August 10th, 2008 · 1 Comment · abundance and prosperity, financial alchemy, life and business coaching

This was my response to a coach who was struggling with a client who refused to connect with her emotions in coaching, a client who believed emotions belong in “therapy” instead.

Here’s what I wrote:

There are different styles and different opinions on what we define as “coaching”.

The International Coaches Federation says:
“Professional coaches provide an ongoing partnership designed to help clients produce fulfilling results in their personal and professional lives. Coaches help people improve their performances and enhance the quality of their lives.

Coaches are trained to listen, to observe and to customize their approach to individual client needs. They seek to elicit solutions and strategies from the client; they believe the client is naturally creative and resourceful. The coach’s job is to provide support to enhance the skills, resources, and creativity that the client already has.”

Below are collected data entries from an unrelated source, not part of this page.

`config.mk`:
```
export PLATFORM = sky130hd
export DESIGN_NAME = ra_march
export DESIGN_NICKNAME = d
export VERILOG_FILES = /design/src/rtl/ra_pkg.sv /design/src/rtl/ra_march_chk.sv /design/src/rtl/ra_march.sv
export SDC_FILE = /design/constraint.sdc
export NUM_CORES = 1
export LEC_CHECK = 0
export BUFFER_PORTS_ARGS = -buffer_cell sky130_fd_sc_hd__buf_2
export CORE_ASPECT_RATIO = 1.4
export CORE_MARGIN = 4
export CORE_UTILIZATION = 50
export DETAILED_ROUTE_END_ITERATION = 12
export PLACE_DENSITY = 0.85
export SLEW_MARGIN = 5
export SYNTH_ARGS = -nofsm -noshare
export SYNTH_HDL_FRONTEND = slang
export SYNTH_SLANG_ARGS = --single-unit
```
`constraint.sdc`:
```
create_clock -name clk -period 3.4 [get_ports clk]
set_input_delay 0.85 -clock clk [delete_from_list [all_inputs] [get_ports clk]]
set_output_delay 0.85 -clock clk [all_outputs]
set_load 0.01 [all_outputs]
```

Your clients isn’t wrong in her expectations: ICF doesn’t say a word about emotions. She could probably find a coach out there who only works superficially (not a good coach). Her expectations don’t match your approach. She needs to be educated without making her wrong. I recommend you have a conversation with her about how you work, and why you use your approach.

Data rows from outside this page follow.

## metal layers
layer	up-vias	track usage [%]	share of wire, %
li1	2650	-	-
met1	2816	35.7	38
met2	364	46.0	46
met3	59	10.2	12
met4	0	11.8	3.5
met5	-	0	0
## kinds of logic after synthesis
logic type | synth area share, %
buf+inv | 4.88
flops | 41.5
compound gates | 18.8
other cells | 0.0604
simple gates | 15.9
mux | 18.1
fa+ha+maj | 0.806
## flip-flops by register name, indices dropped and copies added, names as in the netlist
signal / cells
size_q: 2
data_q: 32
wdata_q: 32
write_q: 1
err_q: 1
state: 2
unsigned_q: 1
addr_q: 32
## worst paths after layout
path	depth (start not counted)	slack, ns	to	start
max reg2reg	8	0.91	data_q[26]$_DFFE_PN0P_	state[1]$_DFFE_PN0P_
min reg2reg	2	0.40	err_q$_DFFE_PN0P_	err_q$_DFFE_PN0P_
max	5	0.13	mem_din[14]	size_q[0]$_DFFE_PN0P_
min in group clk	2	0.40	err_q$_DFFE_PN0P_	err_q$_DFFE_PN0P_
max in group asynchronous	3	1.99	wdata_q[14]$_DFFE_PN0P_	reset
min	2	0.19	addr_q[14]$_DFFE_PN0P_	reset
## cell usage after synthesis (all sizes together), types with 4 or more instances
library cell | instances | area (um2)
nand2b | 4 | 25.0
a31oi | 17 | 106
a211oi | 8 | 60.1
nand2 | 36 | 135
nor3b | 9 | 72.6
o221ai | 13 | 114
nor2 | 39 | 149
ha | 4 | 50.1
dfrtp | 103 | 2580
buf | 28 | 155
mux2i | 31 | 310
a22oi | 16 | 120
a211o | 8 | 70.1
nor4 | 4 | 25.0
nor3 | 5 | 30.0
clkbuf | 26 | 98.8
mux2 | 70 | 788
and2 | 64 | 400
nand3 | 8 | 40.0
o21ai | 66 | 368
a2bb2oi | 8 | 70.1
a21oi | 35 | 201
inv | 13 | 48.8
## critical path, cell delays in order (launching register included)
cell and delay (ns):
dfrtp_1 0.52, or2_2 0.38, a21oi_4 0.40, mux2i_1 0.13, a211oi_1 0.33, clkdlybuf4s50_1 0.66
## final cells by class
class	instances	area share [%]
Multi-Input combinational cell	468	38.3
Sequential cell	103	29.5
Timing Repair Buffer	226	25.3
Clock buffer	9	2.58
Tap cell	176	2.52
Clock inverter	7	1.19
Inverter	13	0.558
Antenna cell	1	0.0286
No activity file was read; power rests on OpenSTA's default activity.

Here’s an example. I received a great email response from a listener to one of my Financial Alchemy teleclasses. The writer wanted to know why she had to go “down the well” if she already knew her limiting beliefs.

The first step of Financial Alchemy coaching is to take a client down the rabbit hole, much farther than they knew was there. This may look counterintuitive–isn’t the point of the process to reconnect clients to the abundance and prosperity of the universe? We have to create POLARITY. The first step of Alchemy is “negridio,” the blackening. It works.

Stuff may show up here around child abuse or other hurts, just by digging into negative memories of money. It’s all related. (For those of you who are freaking out right now and thinking I’m overstepping my role as a coach, my clients are creative, resourceful, and whole. I’m very careful to tune into clients who are not well, and to steer them to something other than coaching. I’ve coached this process hundreds and hundreds of times, and I’ve never had a problem.)

Here’s my “why” for dragging my clients down the well in the beginning, insisting that they set aside every positive thought they have about Money: I’m firing up there neurology for change. Einstein said, “We cannot solve problems with the same consciousness which created them.” Information comes to us and new neurological connections are created during heightened states of emotional excitement. This is NLP talk for why we do process coaching.

Here’s a quick and easy HOW for getting a client out of her head. I do this a lot with professional women in traditionally masculine fields–lawyers, accountants, CPAs. I ask my client to stand with her feet spread as wide as her shoulders, and to bend her knees and rock at her pelvis, as if she were hula dancing. “Speak from your hips,” I’ll say.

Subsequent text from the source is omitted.